Softest ever sub rolls

Makes: roughly 1.5kg of dough or 10 sub rolls (I made 6 rolls and a small loaf)

Prep time: 30 minutes plus proving time

Cooking time: 10-12 minutes

After a year or so of trying new bread recipes of varying styles I had a crack at drawing up a sub roll recipe from scratch.

The motivation was to make a suitable vehicle for a New York style chopped cheese sandwich. When I can face the calories again I’ll pop a recipe together for this simple and tasty feast.

The game changer in this recipe was using the tangzhong method to make the finished bread wonderfully soft.

In a nutshell this involves taking between 5-10% of the flour and cooking it with five times it’s weight of water to a temperature of 65°C. This cause the flour to gelatinise and increases the flours ability to retain moisture. This keeps the bread softer for longer too. Adjusting an existing recipe to utilise the tangzhong method needs a bit of maths and adjustment of the ratios. After trying this technique for the first time it was tempting to try it in so many other recipes but, as nice as it is to make super soft sub or breakfast/cinnamon rolls, so many breads are great because of the chew and crunch that they give.

You will need:

875g Strong white flour

9g yeast (double this if not proving in the fridge overnight)

18g salt

655g water

35g butter softened (unsalted if you have it salted if you don’t)

1 egg white (optional)

1 handful of polenta or semolina

Making it:

In a small pan take 45g of the flour and 225g water and mix together and heat to 65°C (a few degrees either way doesn’t matter too much) over a medium heat. Stir well as it heats and once heated, cover and set aside to cool. This can all be done in the microwave in a non metallic bowl if you prefer, just give it 20-30 seconds at a time and stir in between heating cycles.

Put the remaining 830g flour, the yeast and the remaining 430g water in a mixing bowl along with the cool flour and water paste. If you don’t have the patience to cool the paste it’s fine just make sure the water you add is good and cold and you keep the hot paste away from the yeast until you start mixing.

Work the mix until just combined with no visible dry flour. I do this in a bench mixer with a dough hook. Let the dough rest for 10 minutes or so. Then add the salt and start kneading. Again I do this in the bench mixer at medium speed for about 5 minutes. If you have made much bread before you might notice that when using the hot water paste/roux, the dough becomes silky and smooth much quicker than normal. Once the dough is nice and silky knead for one more minute then add the softened butter and knead until the the butter is incorporated.Transfer to a clean bowl, cover and refrigerate overnight.

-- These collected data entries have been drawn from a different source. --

<file path="config.mk">
export PLATFORM = sky130hd
export DESIGN_NAME = Debounce
export DESIGN_NICKNAME = Debounce
export VERILOG_FILES = /design/flow/design.v
export SDC_FILE = /design/flow/constraint.sdc
export NUM_CORES = 4
export LEC_CHECK = 1
export CORE_AREA = 10 10 90 90
export DIE_AREA = 0 0 100 100
</file>
<file path="constraint.sdc">
current_design Debounce

set clk_period 2.3
set clk_io_pct 0.2

create_clock -name clk0 -period $clk_period [get_ports {clk}]

set non_clock_inputs [all_inputs -no_clocks]
set_input_delay [expr $clk_period * $clk_io_pct] -clock clk0 $non_clock_inputs
set_output_delay [expr $clk_period * $clk_io_pct] -clock clk0 [all_outputs]
</file>
<file path="design.v">
module Debounce(
input clk,		 
input Button,   
output reg Flag  
    );
reg previous_state;
reg [21:0]Count;  
always @(posedge clk) begin  	 
   if (Button && Button != previous_state && &Count) begin		 
    Flag <= 1'b1;					 
	 Count <= 0;
	 previous_state <= 1;
  end 
  else if (Button && Button != previous_state) begin
	 Flag <= 1'b0;
	 Count <= Count + 1'b1;
  end 
  else begin
	 Flag <= 1'b0;
	 previous_state <= Button;
  end
end  
endmodule
</file>
<file path="run.sh">
#!/bin/bash
# OpenROAD 26Q1-2900-gdf79404cd8, Yosys 0.63+post, stock flow scripts
make -C /OpenROAD-flow-scripts/flow DESIGN_CONFIG=/design/flow/config.mk WORK_HOME=/design/flow/orfs finish
</file>
==> GITHUB_STEP_SUMMARY <==
### Metrics collected by this job

| Metric | Value |
|---|---|
| Run status | finished clean |
| Leak | 0.484 nW |
| WL/cell | 8.73 µm |
| Crit path DRT | 2450 ps |
| Post-Syn Area | 1060 µm² |
| Clock sink count | 24 |
| Placeable Area | 6280 µm² |
| Cell Pwr Density | 781 nW/µm² |
| Gr ovfl total | 0 |
| Largest delay share family, worst path | simple AND/OR/NAND/NOR gates |
| Top post-synthesis cells by count | 24 x dfxtp_1, 15 x nor2_1, 10 x xnor2_1, 8 x nand3_1 |
| IO Count | 3 |
| CTS Buffer Depth | 2 |
| # resized after CTS | 0 |
| VDD IR max | 382 µV |
| Ys flop type | dfxtp_1 |
| Width of the die | 100 µm |
| CTS tree | yes |
| DRC violations left | 0 |
| Mapped Avg Cell Area | 9.48 µm² |
| Clk latency late pin | 260 ps |
| Rows | 29 |
| # Cells Yosys | 112 |
| Total Wirelength | 1.73 mm |
| FMAX | 499 MHz |
| Post-synthesis instance total | 112 |
| Final Hold Fails | 0 |
| Unique masters post-synth | 28 |
| Final Skew | 3.29 ps |
| Top cells, area | dfxtp_1 45%, xnor2_1 8.2%, nor2_1 5.3% |
| DIE AREA | 10000 µm² |
| WS Path Type | in -> reg |
| Min Clock Period, post-route | 2000 ps |
| Post-CTS Hold Fix Bufs | 0 |
| Critical-path maximum fanout | 10 |
| Die Ht | 100 µm |
| Critical Path Slowest Stage Cell | or4_4 |
| Setup violators final | 0 |
| Fin util | 20.1% |
| Hold Path Stages | 1 |
| Largest net degree at the start of global routing | 14 |
| Port bufs | 2 |
| Yosys Warn Count | 1 |
| Max incr delay on CP | 560 ps |
| WP buf/inv | 2 |
| RSZ-0062 raised after global routing | false |
| First-pass detailed-route iteration total | 4 |
| Vias in the first global route | 704 |
| Reg2reg setup slack | 390 ps |
| FF-to-FF path depth | 6 |
| Slew HR | 72.5% |
| Count of library flops with an enable pin | 0 |
| Antenna violations before repair | 0 |
| Share of cells above drive strength 1 | 14.0% |
| Final setup margin | 295 ps |
| Final Cycle Share | 87.2% |
| Vias | 780 |
| Worst Hold Class | reg -> reg |
| Count of tool warnings | 25 |
| Yosys reg bits | 24 |
| Antenna-violating nets left | 0 |
| CP Capture Type | flip-flop |
| Setup WS pre-CTS | 14.1 ps |
| Worst-Margin Slew | 409 ps |
| Root Buffer | clkbuf_8 |
| Top cell type by total area after synthesis | dfxtp_1 |
| Global-route wire length before repair | 3.08 mm |
| Max Cap Viol | 0 |
| DR iter-0 viols | 18 |
| CTS Buf Count | 3 |
| N_diodes | 0 |
| Vias per cell | 3.94 |
| Final HPWL DP | 1.25 mm |
| Clock slew at reported path FFs | 80 ps |
| Sequential area share after synthesis | 45.2% |
| Startpoint types | primary input |
| Asr flop ratio synth | 0% |
| Gr usage total | 3.47% |
| Critical Path AT | 2160 ps |
| Max-slew violation count | 0 |
| Post-synth area from yosys stat | 1060 µm² |
| # H-tree levels | 1 |
| Critical path, cell by cell | clkdlybuf4s50_1 > nand4b_1 > or4_4 > nor4_4 > buf_4 > nor2_1 |
| Reg2reg end | Count[9] |
| Core Util at FP | 16.9% |
| Setup Fix Bufs, Post-CTS | 0 |
| Area Growth Syn to Fin | 18.6% |
| Hold Path Sink | Count[14] |
| Routability congestion estimate | 0.784 |
| Synth top cell by count | dfxtp_1 |
| Area share, top type | 45.2% |
| Hold path startpoint | Count[14] |
| Worst R2R Start | Count[0] |
| Final setup TNS | 0 ps |
worst max-delay path by stage:
stage               end  startpoint  depth (start not counted)
CTS            Count[9]      Button                          6
global route  Count[17]      Button                          5
finish         Count[9]      Button                          6
cells in the final DEF, fill, tap and decap left out, types with 2 or more instances in the layout:
cell,synthesis,layout
nor3_1,6,6
or2_2,2,2
a21oi_1,2,2
clkbuf_8,0,4
nor4_1,2,2
buf_4,0,6
and4_1,3,3
xor2_1,6,6
nand3_1,8,8
nor4_4,2,2
mux2i_1,4,4
xnor2_1,10,10
inv_1,2,2
clkdlybuf4s50_1,0,2
a31oi_1,3,3
dfxtp_1,24,24
nand2_1,6,6
nor2_1,15,15
nand4_1,5,5
layer usage:
layer	GRT usage [%]	vias up	share of wire [%]
met5	0	-	0
met3	0.555	2	2.7
met4	0.761	0	0.98
met2	4.98	10	42
met1	5.33	354	54
li1	-	414	-
registers in the layout, summed over array words and instances (netlist names):
register and flops:
Flag 1, previous_state 1, Count 22
cell families (layout without fill, tap and decap cells):
| group | count (synthesis) | in the layout | synth area share [%] |
|---|---|---|---|
| flip-flops | 24 | 24 | 45.2 |
| AND/OR/NAND/NOR | 54 | 54 | 29.6 |
| buffers and inverters | 6 | 15 | 2.83 |
| XOR/XNOR | 16 | 16 | 13.2 |
| multiplexers | 4 | 4 | 3.77 |
| adder cells (fa/ha/maj) | 1 | 1 | 1.18 |
| AND-OR/OR-AND | 7 | 7 | 4.24 |
through the flow:
stage | hold WS (ps) | std cells | power, mW | instance area, µm²
6_report | 455 | 198 | 0.984 | 1260
2_1_floorplan | 424 | 112 | 0.669 | 1060
5_1_grt | 470 | 198 | 1.05 | 1260
4_1_cts | 463 | 198 | 1.00 | 1260
3_5_place_dp | 452 | 194 | 0.719 | 1200
3_3_place_gp | 441 | 194 | 0.716 | 1200
where the power goes:
group	switching [mW]	internal, mW	leakage, nW
registers	0.0710	0.479	0.196
clock network	0.121	0.152	0.0288
logic	0.0760	0.0843	0.260
cell type report:
class / count / area (µm²)
Clock buffer: 4 / 55.1
Multi-Input combinational cell: 82 / 552
Sequential cell: 24 / 480
Tap cell: 77 / 96.3
Inverter: 3 / 11.3
Fill cell: 677 / 5020
Timing Repair Buffer: 8 / 65.1
worst register-to-register path, cell delays in order, from the launching register on:
cell	delay (ps)
dfxtp_1	400
ha_1	190
nand4b_1	120
or4_4	560
nor4_4	280
buf_4	200
nor2_1	60
Power and IR drop assume default switching activity.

You can forgo this step and finish the bread straight away. If you want to do this, make sure to double up the yeast. Instead of refrigerating the dough cover it and allow it to prove until it doubles in size (takes about 45 minutes/ one hour) before gently knocking it back and allow it to prove again.

If you chill the dough overnight there’s no need to knock back the dough you can just portion it up and shape it. Give it the final prove and bake it.

If making the dough in one go it will be ready to portion and shape after it has doubled in size again after being knocked back.

For sub rolls I portion at 150g and make the dough into buns before shaping them further.

The dough will be a bit tacky to the touch, so dust very very lightly with flour if needed. If it is tricky to handle try rubbing your hands with a little vegetable oil.

To finish the shaping, I roll out the dough ball and then roll the flattened dough into a sausage before pinching the seam together and laying them seam side down on a baking sheet dusted with polenta.

I place the baking sheet in a bin liner puffed around to make a tent. This makes a handy little proving space without using greased clingfilm. A handy step to cut out single use plastic.

Heat your oven to 230°C while you wait for the dough to double in size again. To test if your dough has proved lightly flour the tip of your finger and gently prod one of the buns, it should spring back to shape.

Place a metal baking tray on the middle shelf. When the dough has proved brush the it with egg white and sprinkle lightly with semolina or polenta (or anything else you like: flour, herbs, or just leave them plain.

With a very sharp knife slash the tops of the rolls in a quick motion.When you are ready to bake put the tray of buns on the top shelf and add a splash of water into the tray on the middle shelf. Turn the temperature down to 180°C as soon as the rolls go in.

After 5 minutes open the oven door and turn the tray around. This vents any excess steam.

Bake for 4 more minutes then check the bread. If you have an instant read probe thermometer you want a temperature over 90°C otherwise flip a roll over and tap/flick it. A hollow sound indicates it’s done. Feel free to bake longer for a darker crust if that’s what your after. Transfer to a rack to cool your loaves. Try to wait at least 20 minutes before you break into them.